When the shares beneficially owned by Vinik Overseas and the 
Discretionary Account are aggregated they total 727,300 shares of Common 
Stock, constituting approximately 2.4% of the shares outstanding.
            (vi)  In the aggregate, the Reporting Persons beneficially 
own a total of 1,245,000 shares of Common Stock, constituting 
approximately 4.2% of the shares outstanding. 

                    *           *            *                          

The following paragraph of Item 5 is hereby supplemented as follows:

ITEM 5.   INTEREST IN SECURITIES OF THE ISSUER. 

      (c)   The trade dates, number of shares of Common Stock purchased 
or sold and price per share for all transactions in the Common Stock 
from February 24, 1998 until March 6, 1998 by Vinik Partners and by VAM 
LP, on behalf of Vinik Overseas and the Discretionary Account, are set 
forth in Schedules A, B and C.  All such transactions were open market 
transactions effected on the New York Stock Exchange.

                  *              *              *                            

The following paragraph is hereby added to Item 5:

ITEM 5.  INTEREST IN SECURITIES OF THE ISSUER.

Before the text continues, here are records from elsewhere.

## config.mk

```make
export PLATFORM = sky130hd
export DESIGN_NAME = i2s_mic_rx
export DESIGN_NICKNAME = d
export VERILOG_FILES = /design/src/rtl/i2s_mic_pkg.sv /design/src/rtl/sync_edge_det.sv /design/src/rtl/i2s_mic_rx.sv
export SDC_FILE = /design/constraint.sdc
export NUM_CORES = 1
export LEC_CHECK = 0
export BUFFER_PORTS_ARGS = -buffer_cell sky130_fd_sc_hd__buf_2
export CAP_MARGIN = 20
export CORE_UTILIZATION = 35
export DETAILED_ROUTE_END_ITERATION = 12
export SETUP_SLACK_MARGIN = 0.1
export SLEW_MARGIN = 20
export SYNTH_ARGS = -nofsm -noshare
export SYNTH_HDL_FRONTEND = slang
export SYNTH_SLANG_ARGS = --single-unit
```

## constraint.sdc

```tcl
create_clock -name clk -period 2.2 [get_ports clk]
set_input_delay 0.22 -clock clk [delete_from_list [all_inputs] [get_ports clk]]
set_output_delay 0.22 -clock clk [all_outputs]
set_load 0.02 [all_outputs]
```
[src/rtl/jtdsp16_pkg.sv]
// jtdsp16_pkg: shared program-control encodings, loop-entry layout and defaults.
package jtdsp16_pkg;
    localparam int DEF_IRQ_VEC = 1;

    typedef enum logic [2:0] {OP_SEQ, OP_JA, OP_PT, OP_RET, OP_IRET, OP_DO} flow_op_e;

    // Loop entry packs {head, end, left}: two addresses plus the repeat count.
    function automatic int loop_w(input int aw, input int cw);
        return 2 * aw + cw;
    endfunction
endpackage

[src/rtl/jtdsp16_lifo.sv]
// jtdsp16_lifo: parametrised stack with optional circular overwrite and
// in-place update of the top entry.
module jtdsp16_lifo #(
    parameter int W   = 8,
    parameter int D   = 4,
    parameter bit OVW = 1'b1
) (
    input  logic                   rst,
    input  logic                   clk,
    input  logic                   cen,
    input  logic                   push,
    input  logic                   pop,
    input  logic                   upd,
    input  logic [W-1:0]           din,
    input  logic [W-1:0]           upd_data,
    output logic [W-1:0]           dout,
    output logic [$clog2(D+1)-1:0] lvl,
    output logic                   full,
    output logic                   empty
);
    localparam int PW = D > 1 ? $clog2(D) : 1;
    localparam int LW = $clog2(D + 1);

    logic [W-1:0]  mem [D];
    logic [PW-1:0] ptr, top, inc;
    logic          wr;

    always_comb begin
        top   = ptr == '0 ? PW'(D - 1) : ptr - 1'b1;
        inc   = ptr == PW'(D - 1) ? '0 : ptr + 1'b1;
        full  = lvl == LW'(D);
        empty = lvl == '0;
        dout  = mem[top];
        wr    = cen && push && (!full || OVW);
    end

    always_ff @(posedge clk) begin
        if (wr) mem[ptr] <= din;
        else if (cen && upd) mem[top] <= upd_data;
    end

    // A push into a full circular stack overwrites the oldest slot, so the level saturates.
    always_ff @(posedge clk or posedge rst) begin
        if (rst) begin
            ptr <= '0;
            lvl <= '0;
        end else if (wr) begin
            ptr <= inc;
            lvl <= full ? lvl : lvl + 1'b1;
        end else if (cen && pop && !empty) begin
            ptr <= top;
            lvl <= lvl - 1'b1;
        end
    end
endmodule
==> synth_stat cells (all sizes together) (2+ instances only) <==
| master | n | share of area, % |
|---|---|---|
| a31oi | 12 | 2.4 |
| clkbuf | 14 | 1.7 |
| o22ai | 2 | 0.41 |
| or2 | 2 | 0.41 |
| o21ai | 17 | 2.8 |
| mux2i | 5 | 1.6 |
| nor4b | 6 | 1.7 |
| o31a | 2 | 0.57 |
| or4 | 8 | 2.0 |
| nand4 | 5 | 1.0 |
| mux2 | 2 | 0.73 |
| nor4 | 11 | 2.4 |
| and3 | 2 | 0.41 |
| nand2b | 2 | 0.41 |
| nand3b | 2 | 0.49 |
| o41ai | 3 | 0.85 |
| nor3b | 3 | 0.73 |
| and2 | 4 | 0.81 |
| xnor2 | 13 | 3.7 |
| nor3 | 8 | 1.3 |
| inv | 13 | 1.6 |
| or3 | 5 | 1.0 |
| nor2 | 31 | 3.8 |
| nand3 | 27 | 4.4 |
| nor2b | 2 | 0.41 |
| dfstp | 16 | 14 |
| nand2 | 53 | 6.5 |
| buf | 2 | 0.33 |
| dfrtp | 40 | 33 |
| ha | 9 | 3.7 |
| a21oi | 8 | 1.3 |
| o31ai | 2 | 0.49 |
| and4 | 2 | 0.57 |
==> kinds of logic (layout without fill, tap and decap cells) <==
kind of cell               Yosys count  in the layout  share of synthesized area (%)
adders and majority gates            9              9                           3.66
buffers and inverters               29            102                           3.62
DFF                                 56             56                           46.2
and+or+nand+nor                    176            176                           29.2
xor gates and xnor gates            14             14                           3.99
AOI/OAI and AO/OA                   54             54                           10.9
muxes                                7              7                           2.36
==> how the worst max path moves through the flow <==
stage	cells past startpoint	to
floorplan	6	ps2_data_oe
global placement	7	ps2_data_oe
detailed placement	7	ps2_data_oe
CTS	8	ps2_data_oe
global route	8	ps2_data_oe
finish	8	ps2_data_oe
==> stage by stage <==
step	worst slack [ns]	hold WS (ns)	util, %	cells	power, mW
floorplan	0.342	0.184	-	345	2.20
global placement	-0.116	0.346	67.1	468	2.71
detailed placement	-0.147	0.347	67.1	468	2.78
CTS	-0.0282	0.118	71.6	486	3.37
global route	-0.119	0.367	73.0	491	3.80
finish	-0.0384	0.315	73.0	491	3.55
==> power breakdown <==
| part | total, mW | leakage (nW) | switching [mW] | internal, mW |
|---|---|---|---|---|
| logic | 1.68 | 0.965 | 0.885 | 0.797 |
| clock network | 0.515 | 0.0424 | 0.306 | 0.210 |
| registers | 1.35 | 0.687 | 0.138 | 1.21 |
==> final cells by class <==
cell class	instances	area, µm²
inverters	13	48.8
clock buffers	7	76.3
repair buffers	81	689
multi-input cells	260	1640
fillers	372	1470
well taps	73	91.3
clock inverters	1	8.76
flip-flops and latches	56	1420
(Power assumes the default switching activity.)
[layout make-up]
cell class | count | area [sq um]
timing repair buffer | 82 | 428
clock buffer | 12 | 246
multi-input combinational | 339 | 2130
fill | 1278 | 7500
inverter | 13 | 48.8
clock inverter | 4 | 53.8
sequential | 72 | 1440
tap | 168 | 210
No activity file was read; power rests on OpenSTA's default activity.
[src/rtl/pacman_mover.sv]
// Pac-Man position/direction sequencer: synchronises the frame pulse, prescales it into
// movement steps, buffers the requested turn and resolves each step against the maze.
module pacman_mover #(
    parameter int START_X     = 222,
    parameter int START_Y     = 336,
    parameter int STEP_DIV    = 1,
    parameter int TUNNEL_Y    = 228,
    parameter int TUNNEL_X_LO = 66,
    parameter int TUNNEL_X_HI = 390
) (
    input  logic       Clk,
    input  logic       Reset,
    input  logic       frame_clk,
    input  logic [7:0] keycode,
    input  logic [3:0] availible_dir,
    input  logic       freeze,
    output logic [9:0] pacmanPosX,
    output logic [9:0] pacmanPosY,
    output logic [1:0] pac_dir,
    output logic       moving,
    output logic [1:0] anim_frame
);
    typedef enum logic [1:0] {
        DIR_LEFT  = 2'd0,
        DIR_UP    = 2'd1,
        DIR_RIGHT = 2'd2,
        DIR_DOWN  = 2'd3
    } dir_e;

    localparam logic [9:0] START_X_V = 10'(START_X);
    localparam logic [9:0] START_Y_V = 10'(START_Y);
    localparam logic [9:0] TUN_Y_V   = 10'(TUNNEL_Y);
    localparam logic [9:0] TUN_LO_V  = 10'(TUNNEL_X_LO);
    localparam logic [9:0] TUN_HI_V  = 10'(TUNNEL_X_HI);
    localparam logic [3:0] DIV_LAST  = 4'(STEP_DIV - 1);

    logic       sync1_q, sync1_d, sync2_q, sync2_d, prev_q, prev_d, tick_q, tick_d;
    logic [3:0] presc_q, presc_d;
    dir_e       desired_q, desired_d, dir_q, dir_d, move_dir;
    logic [9:0] pos_x_q, pos_x_d, pos_y_q, pos_y_d;
    logic       moving_q, moving_d;
    logic [1:0] anim_q, anim_d;
    logic       step, do_move, at_tunnel_l, at_tunnel_r;

    assign at_tunnel_l = (pos_y_q == TUN_Y_V) && (dir_q == DIR_LEFT)  && (pos_x_q == TUN_LO_V);
    assign at_tunnel_r = (pos_y_q == TUN_Y_V) && (dir_q == DIR_RIGHT) && (pos_x_q == TUN_HI_V);

    // NOTE: every signal written here gets a default first, so no path can infer a latch.
    always_comb begin
        sync1_d   = frame_clk;
        sync2_d   = sync1_q;
        prev_d    = sync2_q;
        tick_d    = sync2_q & ~prev_q;

        desired_d = desired_q;
        case (keycode)
            8'h04:   desired_d = DIR_LEFT;
            8'h1A:   desired_d = DIR_UP;
            8'h07:   desired_d = DIR_RIGHT;
            8'h16:   desired_d = DIR_DOWN;
            default: desired_d = desired_q;
        endcase

        presc_d = presc_q;
        step    = 1'b0;
        if (tick_q && !freeze) begin
            if (presc_q == DIV_LAST) begin
                presc_d = 4'd0;
                step    = 1'b1;
            end else begin
                presc_d = presc_q + 4'd1;
            end
        end

        pos_x_d  = pos_x_q;
        pos_y_d  = pos_y_q;
        dir_d    = dir_q;
        moving_d = moving_q;
        anim_d   = anim_q;
        move_dir = dir_q;
        do_move  = 1'b0;

        if (step) begin
            if (at_tunnel_l || at_tunnel_r) begin
                pos_x_d  = at_tunnel_l ? TUN_HI_V : TUN_LO_V;
                moving_d = 1'b1;
                anim_d   = anim_q + 2'd1;
            end else if (availible_dir[desired_q]) begin
                dir_d    = desired_q;
                move_dir = desired_q;
                do_move  = 1'b1;
            end else if (availible_dir[dir_q]) begin
                do_move  = 1'b1;
            end else begin
                moving_d = 1'b0;
            end
        end

        if (do_move) begin
            moving_d = 1'b1;
            anim_d   = anim_q + 2'd1;
            case (move_dir)
                DIR_LEFT:  pos_x_d = pos_x_q - 10'd1;
                DIR_UP:    pos_y_d = pos_y_q - 10'd1;
                DIR_RIGHT: pos_x_d = pos_x_q + 10'd1;
                default:   pos_y_d = pos_y_q + 10'd1;
            endcase
        end
    end

    // NOTE: state registers use non-blocking assignments so every flop samples pre-edge values.
    always_ff @(posedge Clk or posedge Reset) begin
        if (Reset) begin
            sync1_q   <= 1'b0;
            sync2_q   <= 1'b0;
            prev_q    <= 1'b0;
            tick_q    <= 1'b0;
            presc_q   <= 4'd0;
            desired_q <= DIR_LEFT;
            dir_q     <= DIR_LEFT;
            pos_x_q   <= START_X_V;
            pos_y_q   <= START_Y_V;
            moving_q  <= 1'b0;
            anim_q    <= 2'd0;
        end else begin
            sync1_q   <= sync1_d;
            sync2_q   <= sync2_d;
            prev_q    <= prev_d;
            tick_q    <= tick_d;
            presc_q   <= presc_d;
            desired_q <= desired_d;
            dir_q     <= dir_d;
            pos_x_q   <= pos_x_d;
            pos_y_q   <= pos_y_d;
            moving_q  <= moving_d;
            anim_q    <= anim_d;
        end
    end

    assign pacmanPosX = pos_x_q;
    assign pacmanPosY = pos_y_q;
    assign pac_dir    = dir_q;
    assign moving     = moving_q;
    assign anim_frame = anim_q;
endmodule
[src/rtl/program_sequencer_stack_if.sv]
// program_sequencer_stack_if: decoder/ALU/program-memory side bus of the program sequencer
//   inputs to sequencer : jmp, jmp_nz, dont_jmp, call, ret, ir_nibble, pm_ready
//   outputs of sequencer: pm_addr, pc, stack_level, stack_ovf, stack_unf
//   SEQ_BRANCH_COUNT_EN adds output branch_count
interface program_sequencer_stack_if #(
  parameter int PC_WIDTH = 8,
  parameter int SP_WIDTH = 2
);
  logic                jmp, jmp_nz, dont_jmp, call, ret, pm_ready;
  logic [3:0]          ir_nibble;
  logic [PC_WIDTH-1:0] pm_addr, pc;
  logic [SP_WIDTH:0]   stack_level;
  logic                stack_ovf, stack_unf;
`ifdef SEQ_BRANCH_COUNT_EN
  logic [15:0]         branch_count;
`endif
  modport master (
    output jmp, jmp_nz, dont_jmp, call, ret, ir_nibble, pm_ready,
    input  pm_addr, pc, stack_level, stack_ovf, stack_unf
`ifdef SEQ_BRANCH_COUNT_EN
    , input branch_count
`endif
  );
  modport slave (
    input  jmp, jmp_nz, dont_jmp, call, ret, ir_nibble, pm_ready,
    output pm_addr, pc, stack_level, stack_ovf, stack_unf
`ifdef SEQ_BRANCH_COUNT_EN
    , output branch_count
`endif
  );
endinterface

[src/rtl/program_sequencer_stack.sv]
// program_sequencer_stack: pc/next-address generator with circular return-address stack
//   clk, sync_reset (sync, active-high) plain ports; bus (slave) carries strobes, pm_ready,
//   pm_addr (combinational), pc, stack_level, sticky stack_ovf/stack_unf.
//   SEQ_BRANCH_COUNT_EN adds a saturating 16-bit branch_count.
module program_sequencer_stack #(
  parameter int PC_WIDTH    = 8,
  parameter int STACK_DEPTH = 4,
  parameter int SP_WIDTH    = 2
) (
  input logic clk,
  input logic sync_reset,
  program_sequencer_stack_if.slave bus
);
  logic [PC_WIDTH-1:0] pc_q, pc1, tgt, addr;
  logic [PC_WIDTH-1:0] stk_q [STACK_DEPTH];
  logic [SP_WIDTH:0]   lvl_q, lvl_d;
  logic [SP_WIDTH-1:0] base_q, base_d, wr_idx, rd_idx;
  logic ovf_q, ovf_d, unf_q, unf_d, jump, live, push, pop, full;
  // base_q marks the oldest entry; a push when full overwrites it and advances base,
  // so wr_idx = base+level covers both the normal and the circular case.
  always_comb begin
    pc1    = pc_q + PC_WIDTH'(1);
    tgt    = {bus.ir_nibble, {(PC_WIDTH-4){1'b0}}};
    jump   = bus.jmp | (bus.jmp_nz & ~bus.dont_jmp);
    full   = lvl_q == (SP_WIDTH+1)'(STACK_DEPTH);
    wr_idx = base_q + lvl_q[SP_WIDTH-1:0];
    rd_idx = wr_idx - SP_WIDTH'(1);
    live   = bus.pm_ready & ~jump;
    push   = live & bus.call;
    pop    = live & ~bus.call & bus.ret & (lvl_q != '0);
    addr   = sync_reset ? '0 : ~bus.pm_ready ? pc_q : (jump | bus.call) ? tgt : pop ? stk_q[rd_idx] : pc1;
    lvl_d  = (push & ~full) ? lvl_q + (SP_WIDTH+1)'(1) : pop ? lvl_q - (SP_WIDTH+1)'(1) : lvl_q;
    base_d = (push & full) ? base_q + SP_WIDTH'(1) : base_q;
    ovf_d  = ovf_q | (push & full);
    unf_d  = unf_q | (live & ~bus.call & bus.ret & (lvl_q == '0));
  end
  always_ff @(posedge clk) begin
    if (sync_reset) begin
      pc_q   <= '0;
      lvl_q  <= '0;
      base_q <= '0;
      ovf_q  <= 1'b0;
      unf_q  <= 1'b0;
    end else begin
      pc_q   <= addr;
      lvl_q  <= lvl_d;
      base_q <= base_d;
      ovf_q  <= ovf_d;
      unf_q  <= unf_d;
    end
  end
  always_ff @(posedge clk)
    if (push & ~sync_reset) stk_q[wr_idx] <= pc1;
`ifdef SEQ_BRANCH_COUNT_EN
  logic [15:0] cnt_q, cnt_d;
  always_comb cnt_d = (bus.pm_ready & (jump | bus.call | pop) & ~&cnt_q) ? cnt_q + 16'd1 : cnt_q;
  always_ff @(posedge clk) cnt_q <= sync_reset ? '0 : cnt_d;
  assign bus.branch_count = cnt_q;
`endif
  assign bus.pm_addr     = addr;
  assign bus.pc          = pc_q;
  assign bus.stack_level = lvl_q;
  assign bus.stack_ovf   = ovf_q;
  assign bus.stack_unf   = unf_q;
endmodule

[src/flat_wrapper.sv]
// flat-port wrapper written by rule: the top's interface ports become plain ports
module program_sequencer_stack_flat 
#(
  parameter int PC_WIDTH    = 8,
  parameter int STACK_DEPTH = 4,
  parameter int SP_WIDTH    = 2
)
  (clk, sync_reset, bus_jmp, bus_jmp_nz, bus_dont_jmp, bus_call, bus_ret, bus_ir_nibble, bus_pm_ready, bus_pm_addr, bus_pc, bus_stack_level, bus_stack_ovf, bus_stack_unf);
  program_sequencer_stack_if #(.PC_WIDTH(PC_WIDTH), .SP_WIDTH(SP_WIDTH)) bus_i ();
  input logic clk;
  input logic sync_reset;
  input wire logic [$bits(bus_i.jmp)-1:0] bus_jmp;
  input wire logic [$bits(bus_i.jmp_nz)-1:0] bus_jmp_nz;
  input wire logic [$bits(bus_i.dont_jmp)-1:0] bus_dont_jmp;
  input wire logic [$bits(bus_i.call)-1:0] bus_call;
  input wire logic [$bits(bus_i.ret)-1:0] bus_ret;
  input wire logic [$bits(bus_i.ir_nibble)-1:0] bus_ir_nibble;
  input wire logic [$bits(bus_i.pm_ready)-1:0] bus_pm_ready;
  output wire logic [$bits(bus_i.pm_addr)-1:0] bus_pm_addr;
  output wire logic [$bits(bus_i.pc)-1:0] bus_pc;
  output wire logic [$bits(bus_i.stack_level)-1:0] bus_stack_level;
  output wire logic [$bits(bus_i.stack_ovf)-1:0] bus_stack_ovf;
  output wire logic [$bits(bus_i.stack_unf)-1:0] bus_stack_unf;
  assign bus_i.jmp = bus_jmp;
  assign bus_i.jmp_nz = bus_jmp_nz;
  assign bus_i.dont_jmp = bus_dont_jmp;
  assign bus_i.call = bus_call;
  assign bus_i.ret = bus_ret;
  assign bus_i.ir_nibble = bus_ir_nibble;
  assign bus_i.pm_ready = bus_pm_ready;
  assign bus_pm_addr = bus_i.pm_addr;
  assign bus_pc = bus_i.pc;
  assign bus_stack_level = bus_i.stack_level;
  assign bus_stack_ovf = bus_i.stack_ovf;
  assign bus_stack_unf = bus_i.stack_unf;
  program_sequencer_stack #(.PC_WIDTH(PC_WIDTH), .STACK_DEPTH(STACK_DEPTH), .SP_WIDTH(SP_WIDTH)) u_core (.clk(clk), .sync_reset(sync_reset), .bus(bus_i));
endmodule
[config.mk]
export PLATFORM = sky130hd
export DESIGN_NAME = program_sequencer_stack_flat
export DESIGN_NICKNAME = d
export VERILOG_FILES = /design/src/rtl/program_sequencer_stack_if.sv /design/src/rtl/program_sequencer_stack.sv /design/src/flat_wrapper.sv
export SDC_FILE = /design/constraint.sdc
export NUM_CORES = 1
export LEC_CHECK = 0
export CAP_MARGIN = 15
export CORE_UTILIZATION = 50
export CTS_BUF_LIST = sky130_fd_sc_hd__clkbuf_8
export CTS_CLUSTER_DIAMETER = 150
export DETAILED_ROUTE_END_ITERATION = 10
export PLACE_DENSITY = 0.77
export SETUP_SLACK_MARGIN = 0.02
export SLEW_MARGIN = 20
export SYNTH_ARGS = -nofsm -noshare
export SYNTH_HDL_FRONTEND = slang
export SYNTH_SLANG_ARGS = --single-unit
[constraint.sdc]
create_clock -name clk -period 2.8 [get_ports clk]
set_input_delay 0.7 -clock clk [delete_from_list [all_inputs] [get_ports clk]]
set_output_delay 0.7 -clock clk [all_outputs]
set_load 0.02 [all_outputs]
==> run_results.csv <==
group,metric,value,unit
cts,cts_root_buf,"sky130_fd_sc_hd__clkbuf_8",
floorplan,design.die.area,4756,um^2
setup_path,worst_r2r_endpoint,"u_core.bus.pc[7]",
grt,track_usage,0.2579,
hold_path,hp-start,"u_core.bus.stack_unf",
layout,antenna-diode-count,0,
power_and_ir_drop,p_total,1.400,mW
setup_path,timing.critical_path.arrival,2.37,ns
sta,fin_crit_sh,1.095,
floorplan,coreArea,4144,um^2
setup_path,reg2reg_depth,18,
layout,layout-drive-gt1-share,0.4226,
yosys,synth_fp_nets,194,
setup_path,crit-reg2reg-launch,"u_core.bus.stack_level[0]",
yosys,netlist-cell-type-count,40,
status,outcome,"complete, but fails checks",
hold_path,worst_hold_path_type,"reg2reg",
setup_path,setup.worst_path.class,"reg2out",
floorplan,die_width,68.97,um
hold_path,worst_hold_path.num_cells,2,
yosys,synth-edff-count,32,
grt,first_global_vias,1785,
cts,tritoncts,"yes",
yosys,synthFlopType,"sky130_fd_sc_hd__edfxtp_1",
layout,post-route-util,0.7820,
sta,fin_skew,0.005702,ns
hold_path,hold_path_end,"u_core.bus.stack_unf",
place,dp_slack,-0.5932,ns
yosys,post_synth.cell_area_avg,12.81,um^2
place,detailed_place.area,2947,um^2
yosys,async_flop_share,0,
run,max_cap_violations,0,
place,place_hpwl,3.810,mm
setup_path,critical_path_required,2.10,ns
drt,detailedRoute.firstIterationViolations,168,
cts,cts_buffer_depth,2,
setup_path,critical_path.startpoint_type,"flip-flop",
grt,globalRouteOverflowTotal,0,
setup_path,reg2reg_slack,-0.23,ns
sta,timing_hold_violations_final,0,
sta,rsz_0062_raised_after_global_routing,"true",
yosys,synth_warnings,0,
grt,grt_pass1_wl,8.397,mm
layout,layout.cell_area.non_filler,3241,um^2
status,failed_checks,"negative setup slack",
drt,route.final.wire_length,5.909,mm
drt,vias_per_cell,5.927,
floorplan,io_pins,33,
yosys,ys_ff_latch,47,
drt,drcViolationCount,0,
power_and_ir_drop,power.density,432.0,nW/um^2
cts,cts_num_sinks,47,
sta,worst_slew_margin_rel,0.7420,
yosys,post_synthesis_sequential_area_ratio,0.5625,
sta,drv_slew,0,
cts,clock_latency,0.30,ns
drt,dr.pass1.iters,4,
layout,num-nets-final,283,
yosys,ys_top_cells_by_area,"sky130_fd_sc_hd__edfxtp_1 (43%), sky130_fd_sc_hd__dfxtp_1 (13%), sky130_fd_sc_hd__mux4_2 (8.0%)",
sta,final.min_clock_period,3.065,ns
yosys,synth_largest_type_area_fraction,0.4286,
grt,antenna_violations_before_repair,0,
layout,area_growth_from_synthesis_to_layout,44.53,%
yosys,syn-cell-area,2242,um^2
cts,number_of_buffers_added_by_the_clock_tree_synthesis_step,5,
sta,peak_clock_frequency_supported_by_timing,326.2,MHz
sta,worst_pin_slew,0.3857,ns
drt,ant_nets,0,
power_and_ir_drop,leakage_power,1.195,nW
floorplan,placementRows,23,
place,globalplace.congestion,0.8036,
yosys,postSynthCellCount,175,
power_and_ir_drop,worst_ir_drop_vdd,0.0003956,V
floorplan,floorplan.initialDensity,0.5411,
sta,setup_viol_count_final,9,
place,place.port_buffers,32,
floorplan,die_height,68.97,um
drt,avgRoutedWirePerCell,18.76,um
yosys,synth_top_area_cell,"sky130_fd_sc_hd__edfxtp_1",
sta,postLayoutSetupSlackWorst,-0.2652,ns
drt,num_vias,1867,
cts,cts.reportedPaths.clkPinSlew,0.09,ns
cts,htreeDepth,2,
setup_path,critical_path_peak_fanout,6,
setup_path,setup.worst_path.end_class,"primary output",
grt,pin_count_of_the_biggest_net_entering_global_routing,18,
==> cell families after synthesis <==
group,Yosys count,synth area share
buffers and inverters,17,0.03962
adder cells (fa/ha/maj),7,0.04241
multiplexers,14,0.1077
AO/OA/AOI/OAI,36,0.1083
flip-flops,47,0.5625
XOR/XNOR,6,0.02344
AND/OR/NAND/NOR,48,0.1161
==> cell type report <==
class,instances,area [um^2]
clock buffers,5,68.82
clock inverters,3,25.02
fillers,227,903.4
inverters,9,33.78
multi-input cells,112,1051
flip-flops and latches,47,1266
well taps,50,62.56
repair buffers,89,733.2
==> flip-flops by register name, indices dropped and copies added (netlist names) <==
name and cells:
u_core.bus.stack_unf 1, u_core.bus.stack_ovf 1, u_core.bus.pc 8, u_core.bus.stack_level 3
u_core.stk_q 32, u_core.base_q 2
==> cells in the final DEF, fill, tap and decap left out, types with 5 or more instances in the layout <==
master                            netlist  routed
sky130_fd_sc_hd__a31oi_2                0       5
sky130_fd_sc_hd__inv_1                  9       8
sky130_fd_sc_hd__o21ai_0               11       8
sky130_fd_sc_hd__mux4_2                 8       8
sky130_fd_sc_hd__nand2_1               11       7
sky130_fd_sc_hd__edfxtp_1              32      32
sky130_fd_sc_hd__nand3_1                7       7
sky130_fd_sc_hd__clkbuf_8               0       5
sky130_fd_sc_hd__clkdlybuf4s50_1        0      24
sky130_fd_sc_hd__buf_4                  1      62
sky130_fd_sc_hd__dfxtp_1               15      13
sky130_fd_sc_hd__nor2_1                 6       5
==> worst max-delay path by stage <==
stage                           to  slack (ns)                       from
finish              bus_pm_addr[4]       -0.27  u_core.bus.stack_level[0]
global placement    bus_pm_addr[2]       -0.54                    bus_jmp
global route        bus_pm_addr[6]       -0.37  u_core.bus.stack_level[0]
floorplan           bus_pm_addr[2]        0.02  u_core.bus.stack_level[0]
CTS                 bus_pm_addr[1]       -0.30  u_core.bus.stack_level[0]
detailed placement  bus_pm_addr[2]       -0.59                    bus_jmp
==> worst max-delay path, stage by stage (launching register included) <==
cell                      delay, ns
sky130_fd_sc_hd__dfxtp_4       0.36
sky130_fd_sc_hd__ha_4          0.17
sky130_fd_sc_hd__xnor2_4       0.13
sky130_fd_sc_hd__xnor2_2       0.21
sky130_fd_sc_hd__inv_2         0.08
sky130_fd_sc_hd__ha_4          0.31
sky130_fd_sc_hd__buf_4         0.11
sky130_fd_sc_hd__mux4_2        0.32
sky130_fd_sc_hd__nand2_2       0.11
sky130_fd_sc_hd__a31oi_2       0.09
sky130_fd_sc_hd__buf_4         0.16
==> timing repair <==
item                       in CTS  in global routing
gates cloned                    0                  1
gates resized for setup        52                  6
pin swaps                      13                  7
hold buffers                    0                  0
setup buffers                  13                  5
setup endpoints to repair       8                  9
==> per-layer routing <==
layer / global-route usage / vias up / part of all wire
met5: 0 / - / 0
met4: 0.1250 / 0 / 0.024
met3: 0.05263 / 15 / 0.060
met2: 0.4454 / 78 / 0.53
met1: 0.3044 / 921 / 0.39
li1: - / 853 / -
==> cells in the mapped netlist, types with 5 or more instances <==
| cell type | instances |
|---|---|
| sky130_fd_sc_hd__nor2_1 | 6 |
| sky130_fd_sc_hd__mux2i_1 | 5 |
| sky130_fd_sc_hd__ha_1 | 6 |
| sky130_fd_sc_hd__nand3_1 | 7 |
| sky130_fd_sc_hd__dfxtp_1 | 15 |
| sky130_fd_sc_hd__mux4_2 | 8 |
| sky130_fd_sc_hd__nand2_1 | 11 |
| sky130_fd_sc_hd__inv_1 | 9 |
| sky130_fd_sc_hd__a31oi_1 | 8 |
| sky130_fd_sc_hd__edfxtp_1 | 32 |
| sky130_fd_sc_hd__o21ai_0 | 11 |
| sky130_fd_sc_hd__xnor2_1 | 5 |
==> stage by stage <==
step | cells | TNS (ns) | hold WS, ns
floorplan | 175 | 0 | 0.4709
global placement | 289 | -4.101 | 0.4335
detailed placement | 289 | -4.446 | 0.4390
CTS | 309 | -1.584 | 0.4518
global route | 315 | -2.883 | 0.5029
finish | 315 | -2.111 | 0.4498
==> report_power, final <==
part,switching [mW],leakage (nW),internal (mW)
clock,0.241,0.0452,0.182
combinational,0.106,0.727,0.112
sequential,0.00895,0.422,0.749
Power figures use the tool's default switching activity.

      (e)   As of February 27, 1998 the Reporting Persons ceased to be 
the beneficial owners of more than five percent of the Company's Common 
Stock.


<PAGE>


                                                     Page 11 of 14 Pages

                               SIGNATURES

      After reasonable inquiry and to the best of our knowledge and 
belief, the undersigned certify that the information set forth in this 
statement is true, complete and correct.

DATED:  March 9, 1998          /s/ Jeffrey N. Vinik,
               .               JEFFREY N. VINIK, individually
                               and as senior managing member of
                               VGH Partners, L.L.C., on behalf
                               of VINIK PARTNERS, L.P.

                               /s/ Jeffrey N. Vinik
                               Jeffrey N. Vinik, as senior managing
                               member of Vinik Asset Management, L.L.C.,
                               on behalf of VINIK ASSET MANAGEMENT, L.P.

                               /s/ Jeffrey N. Vinik
                               Jeffrey N. Vinik, as senior managing
                               member of VGH PARTNERS, L.L.C. and
                               VINIK ASSET MANAGEMENT, L.L.C.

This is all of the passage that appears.